# Problem statement:
Beginning with the first line of the data below, extract each line up to and including the one containing "and address select". Copy them exactly and add nothing.

# Data records:
===== src/rtl/path_ctrl_ws_if.sv =====
// path_ctrl_ws_if -- controller <-> datapath/memory bundle for path_ctrl_ws.
//   master : controller side (drives selects, enables, flags, state_dbg)
//   slave  : datapath side (drives opcode and memory ready)
// Signals:
//   op[5:0]        opcode from instruction register
//   mem_ready      memory completes current access this cycle
//   mem_req/i_or_d memory request and address select
//   ireg_enab, pc_src[1:0], pc_write, branch, branch_ne
//   mem_to_reg, mem_enab, reg_dst, reg_write
//   alu_srcA, alu_srcB[1:0], alu_op[1:0], imm_zext
//   illegal, bus_err (sticky), state_dbg[3:0]
interface path_ctrl_ws_if;
  logic [5:0] op;
  logic       mem_ready;
  logic       mem_req;
  logic       i_or_d;
  logic       ireg_enab;
  logic [1:0] pc_src;
  logic       pc_write;
  logic       branch;
  logic       branch_ne;
  logic       mem_to_reg;
  logic       mem_enab;
  logic       reg_dst;
  logic       reg_write;
  logic       alu_srcA;
  logic [1:0] alu_srcB;
  logic [1:0] alu_op;
  logic       imm_zext;
  logic       illegal;
  logic       bus_err;
  logic [3:0] state_dbg;

  modport master (
    input  op, mem_ready,
    output mem_req, i_or_d, ireg_enab, pc_src, pc_write, branch, branch_ne,
           mem_to_reg, mem_enab, reg_dst, reg_write, alu_srcA, alu_srcB,
           alu_op, imm_zext, illegal, bus_err, state_dbg
  );

  modport slave (
    output op, mem_ready,
    input  mem_req, i_or_d, ireg_enab, pc_src, pc_write, branch, branch_ne,
           mem_to_reg, mem_enab, reg_dst, reg_write, alu_srcA, alu_srcB,
           alu_op, imm_zext, illegal, bus_err, state_dbg
  );
endinterface


===== src/rtl/path_ctrl_ws.sv =====
// path_ctrl_ws -- multicycle MIPS-subset main controller with memory
// wait states, BNE/ANDI/ORI support and illegal-opcode / timeout traps.
// Ports:
//   clk    system clock, rising edge
//   reset  asynchronous active-low reset (0 = reset)
//   bus    path_ctrl_ws_if.master: opcode + mem_ready in, all control
//          selects/enables, sticky flags and state_dbg out
// Parameters:
//   MEM_TIMEOUT   consecutive not-ready cycles tolerated in one wait state
//   EN_LOGIC_IMM  1 = ANDI/ORI decoded, 0 = they trap as illegal
module path_ctrl_ws #(
  parameter int MEM_TIMEOUT  = 15,
  parameter int EN_LOGIC_IMM = 1
) (
  input  logic           clk,
  input  logic           reset,
  path_ctrl_ws_if.master bus
);

  localparam logic [5:0] OP_RTYPE = 6'b000000;
  localparam logic [5:0] OP_J     = 6'b000010;
  localparam logic [5:0] OP_BEQ   = 6'b000100;
  localparam logic [5:0] OP_BNE   = 6'b000101;
  localparam logic [5:0] OP_ADDI  = 6'b001000;
  localparam logic [5:0] OP_ANDI  = 6'b001100;
  localparam logic [5:0] OP_ORI   = 6'b001101;
  localparam logic [5:0] OP_LW    = 6'b100011;
  localparam logic [5:0] OP_SW    = 6'b101011;

  localparam logic [7:0] TIMEOUT_C = 8'(MEM_TIMEOUT);

  typedef enum logic [3:0] {
    FETCH      = 4'd0,
    DECODE     = 4'd1,
    MEM_ADDR   = 4'd2,
    MEM_READ   = 4'd3,
    MEM_TO_REG = 4'd4,
    MEM_WRITE  = 4'd5,
    EXECUTE    = 4'd6,
    ALU_TO_REG = 4'd7,
    BRANCH     = 4'd8,
    IMM_EXEC   = 4'd9,
    IMM_TO_REG = 4'd10,
    JUMP       = 4'd11,
    TRAP       = 4'd15
  } state_t;

  // fetch_en marks FETCH; the IR/PC load it enables is qualified by
  // mem_ready at the output so it only fires in the completing cycle.
  typedef struct packed {
    logic       mem_req;
    logic       i_or_d;
    logic       fetch_en;
    logic [1:0] pc_src;
    logic       pc_write;
    logic       branch;
    logic       branch_ne;
    logic       mem_to_reg;
    logic       mem_enab;
    logic       reg_dst;
    logic       reg_write;
    logic       alu_src_a;
    logic [1:0] alu_src_b;
    logic [1:0] alu_op;
    logic       imm_zext;
  } ctrl_t;

  // Moore output decode for a state; every field defaults to 0.
  function automatic ctrl_t decode_ctrl(input state_t s, input logic [5:0] opc,
                                        input logic from_imm);
    ctrl_t c;
    c = '0;
    case (s)
      FETCH: begin
        c.mem_req   = 1'b1;
        c.fetch_en  = 1'b1;
        c.alu_src_b = 2'b01;
      end
      DECODE: begin
        c.alu_src_b = 2'b11;
      end
      MEM_ADDR: begin
        c.alu_src_a = 1'b1;
        c.alu_src_b = 2'b10;
      end
      MEM_READ: begin
        c.mem_req = 1'b1;
        c.i_or_d  = 1'b1;
      end
      MEM_TO_REG: begin
        c.mem_to_reg = 1'b1;
        c.reg_write  = 1'b1;
      end
      MEM_WRITE: begin
        c.mem_req  = 1'b1;
        c.i_or_d   = 1'b1;
        c.mem_enab = 1'b1;
      end
      EXECUTE: begin
        c.alu_src_a = 1'b1;
        c.alu_op    = 2'b10;
      end
      ALU_TO_REG: begin
        c.reg_dst   = 1'b1;
        c.reg_write = 1'b1;
      end
      BRANCH: begin
        c.alu_src_a = 1'b1;
        c.alu_op    = 2'b01;
        c.pc_src    = 2'b01;
        c.branch    = (opc == OP_BEQ);
        c.branch_ne = (opc == OP_BNE);
      end
      IMM_EXEC: begin
        c.alu_src_a = 1'b1;
        c.alu_src_b = 2'b10;
        c.alu_op    = 2'b11;
        c.imm_zext  = 1'b1;
      end
      IMM_TO_REG: begin
        c.reg_write = 1'b1;
        c.imm_zext  = from_imm;
      end
      JUMP: begin
        c.pc_src   = 2'b10;
        c.pc_write = 1'b1;
      end
      default: begin
        c = '0;
      end
    endcase
    return c;
  endfunction

  state_t      state_r;
  state_t      next_s;
  logic [7:0]  wait_cnt_r;
  logic        illegal_r;
  logic        bus_err_r;
  ctrl_t       ctrl_r;
  logic        set_ill_s;
  logic        set_be_s;
  logic        is_wait_s;
  logic        timeout_s;

  assign is_wait_s = (state_r == FETCH) || (state_r == MEM_READ) || (state_r == MEM_WRITE);
  assign timeout_s = (wait_cnt_r == TIMEOUT_C);

  // Next-state selection and trap-cause detection.
  always_comb begin
    next_s    = state_r;
    set_ill_s = 1'b0;
    set_be_s  = 1'b0;
    case (state_r)
      FETCH, MEM_READ, MEM_WRITE: begin
        // a completing access on the timeout cycle still wins
        if (bus.mem_ready) begin
          if (state_r == FETCH) begin
            next_s = DECODE;
          end else if (state_r == MEM_READ) begin
            next_s = MEM_TO_REG;
          end else begin
            next_s = FETCH;
          end
        end else if (timeout_s) begin
          next_s   = TRAP;
          set_be_s = 1'b1;
        end else begin
          next_s = state_r;
        end
      end
      DECODE: begin
        case (bus.op)
          OP_RTYPE:              next_s = EXECUTE;
          OP_LW, OP_SW, OP_ADDI: next_s = MEM_ADDR;
          OP_BEQ, OP_BNE:        next_s = BRANCH;
          OP_J:                  next_s = JUMP;
          OP_ANDI, OP_ORI: begin
            if (EN_LOGIC_IMM != 0) begin
              next_s = IMM_EXEC;
            end else begin
              next_s    = TRAP;
              set_ill_s = 1'b1;
            end
          end
          default: begin
            next_s    = TRAP;
            set_ill_s = 1'b1;
          end
        endcase
      end
      MEM_ADDR: begin
        // opcode changing under us is treated as illegal rather than guessed
        case (bus.op)
          OP_LW:   next_s = MEM_READ;
          OP_SW:   next_s = MEM_WRITE;
          OP_ADDI: next_s = IMM_TO_REG;
          default: begin
            next_s    = TRAP;
            set_ill_s = 1'b1;
          end
        endcase
      end
      MEM_TO_REG: next_s = FETCH;
      EXECUTE:    next_s = ALU_TO_REG;
      ALU_TO_REG: next_s = FETCH;
      BRANCH:     next_s = FETCH;
      IMM_EXEC:   next_s = IMM_TO_REG;
      IMM_TO_REG: next_s = FETCH;
      JUMP:       next_s = FETCH;
      TRAP:       next_s = TRAP;
      default:    next_s = TRAP;
    endcase
  end

  // State, wait counter, sticky flags and registered output decode.
  always_ff @(posedge clk or negedge reset) begin
    if (!reset) begin
      state_r    <= FETCH;
      wait_cnt_r <= 8'd0;
      illegal_r  <= 1'b0;
      bus_err_r  <= 1'b0;
      ctrl_r     <= decode_ctrl(FETCH, 6'd0, 1'b0);
    end else begin
      state_r   <= next_s;
      illegal_r <= illegal_r | set_ill_s;
      bus_err_r <= bus_err_r | set_be_s;
      // outputs are registered from next state so they line up with state_r
      ctrl_r    <= decode_ctrl(next_s, bus.op, state_r == IMM_EXEC);
      if (next_s != state_r) begin
        wait_cnt_r <= 8'd0;
      end else if (is_wait_s && !bus.mem_ready) begin
        wait_cnt_r <= wait_cnt_r + 8'd1;
      end else begin
        wait_cnt_r <= 8'd0;
      end
    end
  end

  // Gated enables are also qualified by reset so nothing fires while held.
  assign bus.ireg_enab  = ctrl_r.fetch_en & bus.mem_ready & reset;
  assign bus.pc_write   = (ctrl_r.pc_write | (ctrl_r.fetch_en & bus.mem_ready)) & reset;
  assign bus.mem_req    = ctrl_r.mem_req;
  assign bus.i_or_d     = ctrl_r.i_or_d;
  assign bus.pc_src     = ctrl_r.pc_src;
  assign bus.branch     = ctrl_r.branch;
  assign bus.branch_ne  = ctrl_r.branch_ne;
  assign bus.mem_to_reg = ctrl_r.mem_to_reg;
  assign bus.mem_enab   = ctrl_r.mem_enab;
  assign bus.reg_dst    = ctrl_r.reg_dst;
  assign bus.reg_write  = ctrl_r.reg_write;
  assign bus.alu_srcA   = ctrl_r.alu_src_a;
  assign bus.alu_srcB   = ctrl_r.alu_src_b;
  assign bus.alu_op     = ctrl_r.alu_op;
  assign bus.imm_zext   = ctrl_r.imm_zext;
  assign bus.illegal    = illegal_r;
  assign bus.bus_err    = bus_err_r;
  assign bus.state_dbg  = state_r;

endmodule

# Written answer:
===== src/rtl/path_ctrl_ws_if.sv =====
// path_ctrl_ws_if -- controller <-> datapath/memory bundle for path_ctrl_ws.
//   master : controller side (drives selects, enables, flags, state_dbg)
//   slave  : datapath side (drives opcode and memory ready)
// Signals:
//   op[5:0]        opcode from instruction register
//   mem_ready      memory completes current access this cycle
//   mem_req/i_or_d memory request and address select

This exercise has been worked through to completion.